- **Raw data**:
-------------------------

`config.mk`:
```
export PLATFORM = sky130hd
export DESIGN_NAME = four_channel_dma_controller
export DESIGN_NICKNAME = d
export VERILOG_FILES = /design/src/hdl/dmac_pkg.sv /design/src/hdl/dmac_ctrl.sv /design/src/hdl/dmac_dp.sv /design/src/hdl/four_channel_dma_controller.sv
export SDC_FILE = /design/constraint.sdc
export NUM_CORES = 2
export LEC_CHECK = 0
export ABC_AREA = 1
export BUFFER_PORTS_ARGS = -buffer_cell sky130_fd_sc_hd__buf_4
export CORE_MARGIN = 2
export CORE_UTILIZATION = 64
export CTS_BUF_LIST = sky130_fd_sc_hd__clkbuf_2 sky130_fd_sc_hd__clkbuf_4 sky130_fd_sc_hd__clkbuf_8
export CTS_CLUSTER_DIAMETER = 120
export DETAILED_ROUTE_END_ITERATION = 8
export GPL_ROUTABILITY_DRIVEN = 0
export HOLD_SLACK_MARGIN = 0.08
export PLACE_DENSITY = 0.79
export SYNTH_ARGS = -nofsm -noshare
export SYNTH_HDL_FRONTEND = slang
export SYNTH_SLANG_ARGS = --single-unit
```
`constraint.sdc`:
```
create_clock -name clock -period 8.27 [get_ports clock]
set_input_delay 1.654 -clock clock [delete_from_list [all_inputs] [get_ports clock]]
set_output_delay 1.654 -clock clock [all_outputs]
set_load 0.005 [all_outputs]
```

-------------------------

- **Task to carry out**:
Lines that contain "clock" should be pulled from the entries above and reported.

- **Finished exercise**:
create_clock -name clock -period 8.27 [get_ports clock]
set_input_delay 1.654 -clock clock [delete_from_list [all_inputs] [get_ports clock]]
set_output_delay 1.654 -clock clock [all_outputs]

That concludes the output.